ImmunoDiff: A Diffusion Model for Immunotherapy Response Prediction in Lung Cancer
This work addresses a critical unmet need for lung cancer patients by improving prediction accuracy, though it is incremental as it builds on existing diffusion and conditioning methods.
The study tackled the problem of predicting immunotherapy response in Non-Small Cell Lung Cancer by introducing ImmunoDiff, a diffusion model that synthesizes post-treatment CT scans from baseline imaging, resulting in a 21.24% improvement in balanced accuracy for response prediction and a 0.03 increase in c-index for survival prediction.
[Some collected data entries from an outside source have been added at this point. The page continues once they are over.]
From an optimization exercise on the open Yosys and OpenROAD flow, aimed at small area, a short achievable clock period and few clock cycles per item; shortcuts taken in it are not production practice. In this exercise RTL edits were held to simulation tests only and were not proved equivalent to the original.

Setup of PW:
==> flow/design.v <==
package pfr_pkg;
  localparam int NUM_FRAMES_DEF  = 16;
  localparam int STAMP_WIDTH_DEF = 32;
  localparam logic [1:0] OP_ALLOC   = 2'd0;
  localparam logic [1:0] OP_TOUCH   = 2'd1;
  localparam logic [1:0] OP_RELEASE = 2'd2;
  localparam logic [2:0] ST_FREE    = 3'd0;
  localparam logic [2:0] ST_EVICT   = 3'd1;
  localparam logic [2:0] ST_TOUCH   = 3'd2;
  localparam logic [2:0] ST_RELEASE = 3'd3;
  localparam logic [2:0] ST_REJECT  = 3'd4;
  typedef struct packed {
    logic [1:0] opcode;
    logic [3:0] frame_index;
    logic       is_write;
  } cmd_t;
  typedef struct packed {
    logic [3:0] result_frame;
    logic [2:0] status;
    logic       victim_dirty;
  } rsp_t;
endpackage
module page_frame_replacement_top #(
  parameter int NUM_FRAMES  = pfr_pkg::NUM_FRAMES_DEF,
  parameter int STAMP_WIDTH = pfr_pkg::STAMP_WIDTH_DEF
) (
  input  logic          clk,
  input  logic          rst,
  input  logic          start,
  output logic          busy,
  input  pfr_pkg::cmd_t cmd,
  output logic          done,
  output pfr_pkg::rsp_t rsp,
  input  logic          cfg_valid,
  output logic          cfg_ready,
  input  logic          cfg_data
);
  localparam int NF = 16;
  localparam logic [1:0] M_PASS0 = 2'd0;   
  localparam logic [1:0] M_PASS1 = 2'd1;   
  localparam logic [1:0] M_PASS2 = 2'd2;   
  localparam logic [1:0] M_PASS3 = 2'd3;   
  logic [NF-1:0] occ_bits;
  logic [NF-1:0] use_bits;
  logic [NF-1:0] dirty_bits;
  logic [3:0]    hand;
  logic          policy;
  logic [3:0]    lst [NF];      
  logic          pv;            
  logic [3:0]    pf;
  logic [NF-1:0] pf_at;         
  logic [NF-1:0] pf_after;      
  logic [3:0]    lru_idx;
  logic          stamp_any;
  logic [3:0]    stamp_idx;
  logic [1:0]    mode;          
  logic          pend;          
  logic          acc;
  logic          req_alloc, is_touch, is_rel;
  logic          clk_ev, any_a, defer, do_alloc;
  logic [NF-1:0] idx_oh;
  logic          idx_occ;
  logic          all_occ;
  logic [NF-1:0] free_oh;
  logic [NF-1:0] lru_oh;
  logic [NF-1:0] clk_oh;
  logic [NF-1:0] vic_oh;
  logic [3:0]    vic_idx, free_idx, clk_idx;
  logic          vic_dirty;
  logic [3:0]    hand_next;
  logic [NF-1:0] hmask;       
  logic [NF-1:0] cand, cand_hi;
  logic [31:0]   dbl, dbl_seen;   
  logic [NF-1:0] clr_use;
  logic [NF-1:0] grant, grant_free, grant_dirty, tch, rel;
  assign pend      = (mode != M_PASS0);
  assign busy      = pend;
  assign cfg_ready = 1'b1;
  always_comb begin
    acc       = start && !pend;
    req_alloc = acc && (cmd.opcode == pfr_pkg::OP_ALLOC);
    is_touch  = acc && (cmd.opcode == pfr_pkg::OP_TOUCH);
    is_rel    = acc && (cmd.opcode == pfr_pkg::OP_RELEASE);
    idx_oh    = NF'(1) << cmd.frame_index;
    idx_occ   = occ_bits[cmd.frame_index];
    all_occ = &occ_bits;
    clk_ev  = all_occ && !policy;
    any_a   = |(~use_bits & ~dirty_bits);
    defer   = req_alloc && clk_ev && !any_a;
    do_alloc = (req_alloc && !defer) || pend;
    for (int i = 0; i < NF; i++) begin
      free_oh[i] = !occ_bits[i];
      for (int k = 0; k < i; k++) begin
        if (!occ_bits[k]) free_oh[i] = 1'b0;
      end
    end
    for (int k = 0; k < NF; k++) pf_at[k] = (lst[k] == pf);
    for (int k = 0; k < NF; k++) begin
      pf_after[k] = 1'b0;
      for (int j = k; j < NF; j++) begin
        if (pf_at[j]) pf_after[k] = 1'b1;
      end
    end
    lru_idx = (pv && pf_at[NF-1]) ? lst[NF-2] : lst[NF-1];
    lru_oh  = NF'(1) << lru_idx;
    for (int i = 0; i < NF; i++) hmask[i] = (4'(i) >= hand);
    unique case (mode)
      M_PASS0: cand = ~use_bits & ~dirty_bits;
      M_PASS1: cand = ~use_bits;
      M_PASS2: cand = ~dirty_bits;
      default: cand = '1;
    endcase
    cand_hi = cand & hmask;
    dbl     = {cand, cand_hi};
    for (int i = 0; i < 32; i++) begin
      dbl_seen[i] = 1'b0;
      for (int k = 0; k <= i; k++) begin
        if (dbl[k]) dbl_seen[i] = 1'b1;
      end
    end
    clk_oh = (cand_hi & ~{dbl_seen[14:0], 1'b0}) | (cand & ~dbl_seen[30:15]);
    hand_next = '0;
    for (int i = 0; i < NF; i++) begin
      if (clk_oh[i]) hand_next = hand_next | 4'(i + 1);
    end
    if (!all_occ)    vic_oh = free_oh;
    else if (policy) vic_oh = lru_oh;
    else             vic_oh = clk_oh;
    free_idx = '0;
    clk_idx  = '0;
    for (int i = 0; i < NF; i++) begin
      if (free_oh[i]) free_idx = free_idx | 4'(i);
      if (clk_oh[i])  clk_idx  = clk_idx | 4'(i);
    end
    if (!all_occ)    vic_idx = free_idx;
    else if (policy) vic_idx = lru_idx;
    else             vic_idx = clk_idx;
    vic_dirty = all_occ && (policy ? dirty_bits[lru_idx] : mode[0]);
    unique case (mode)
      M_PASS0: clr_use = '0;
      M_PASS1: clr_use = (hmask & ~dbl_seen[15:0]) | ~dbl_seen[31:16];
      default: clr_use = '1;
    endcase
    grant = do_alloc ? vic_oh : '0;
    grant_free  = (do_alloc && !all_occ) ? free_oh : '0;
    grant_dirty = (clk_ev && !mode[0]) ? '0 : grant;
    tch   = is_touch ? (idx_oh & occ_bits) : '0;
    rel   = is_rel ? (idx_oh & occ_bits) : '0;
    stamp_any = do_alloc || (is_touch && idx_occ);
    stamp_idx = do_alloc ? vic_idx : cmd.frame_index;
  end
  always_ff @(posedge clk) begin
    if (rst) begin
      occ_bits <= '0;
      hand     <= '0;
      policy   <= 1'b0;
      done     <= 1'b0;
      mode     <= M_PASS0;
    end else begin
      done <= (acc && !defer) || pend;
      if (defer) begin
        if (|(~use_bits))        mode <= M_PASS1;
        else if (|(~dirty_bits)) mode <= M_PASS2;
        else                     mode <= M_PASS3;
      end else begin
        mode <= M_PASS0;
      end
      if (cfg_valid) policy <= cfg_data;
      occ_bits <= grant_free | (occ_bits & ~rel);
      if (do_alloc && clk_ev) hand <= hand_next;
    end
  end
  always_ff @(posedge clk) begin
    use_bits   <= grant | tch | (use_bits & ~clr_use);
    dirty_bits <= (cmd.is_write ? tch : '0) | (dirty_bits & ~grant_dirty);
  end
  always_ff @(posedge clk) begin
    rsp.result_frame <= do_alloc ? vic_idx : cmd.frame_index;
    rsp.victim_dirty <= do_alloc && vic_dirty;
    if (do_alloc)                 rsp.status <= all_occ ? pfr_pkg::ST_EVICT : pfr_pkg::ST_FREE;
    else if (is_touch && idx_occ) rsp.status <= pfr_pkg::ST_TOUCH;
    else if (is_rel && idx_occ)   rsp.status <= pfr_pkg::ST_RELEASE;
    else                          rsp.status <= pfr_pkg::ST_REJECT;
  end
  always_ff @(posedge clk) begin
    if (rst) begin
      pv <= 1'b0;
      for (int k = 0; k < NF; k++) lst[k] <= 4'(k);
    end else begin
      pv <= stamp_any;
      if (pv) begin
        lst[0] <= pf;
        for (int k = 1; k < NF; k++) begin
          if (pf_after[k]) lst[k] <= lst[k-1];
        end
      end
    end
  end
  always_ff @(posedge clk) begin
    pf <= stamp_idx;
  end
endmodule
Accurately predicting immunotherapy response in Non-Small Cell Lung Cancer (NSCLC) remains a critical unmet need. Existing radiomics and deep learning-based predictive models rely primarily on pre-treatment imaging to predict categorical response outcomes, limiting their ability to capture the complex morphological and textural transformations induced by immunotherapy. This study introduces ImmunoDiff, an anatomy-aware diffusion model designed to synthesize post-treatment CT scans from baseline imaging while incorporating clinically relevant constraints. The proposed framework integrates anatomical priors, specifically lobar and vascular structures, to enhance fidelity in CT synthesis. Additionally, we introduce a novel cbi-Adapter, a conditioning module that ensures pairwise-consistent multimodal integration of imaging and clinical data embeddings, to refine the generative process. Additionally, a clinical variable conditioning mechanism is introduced, leveraging demographic data, blood-based biomarkers, and PD-L1 expression to refine the generative process. Evaluations on an in-house NSCLC cohort treated with immune checkpoint inhibitors demonstrate a 21.24% improvement in balanced accuracy for response prediction and a 0.03 increase in c-index for survival prediction. Code will be released soon.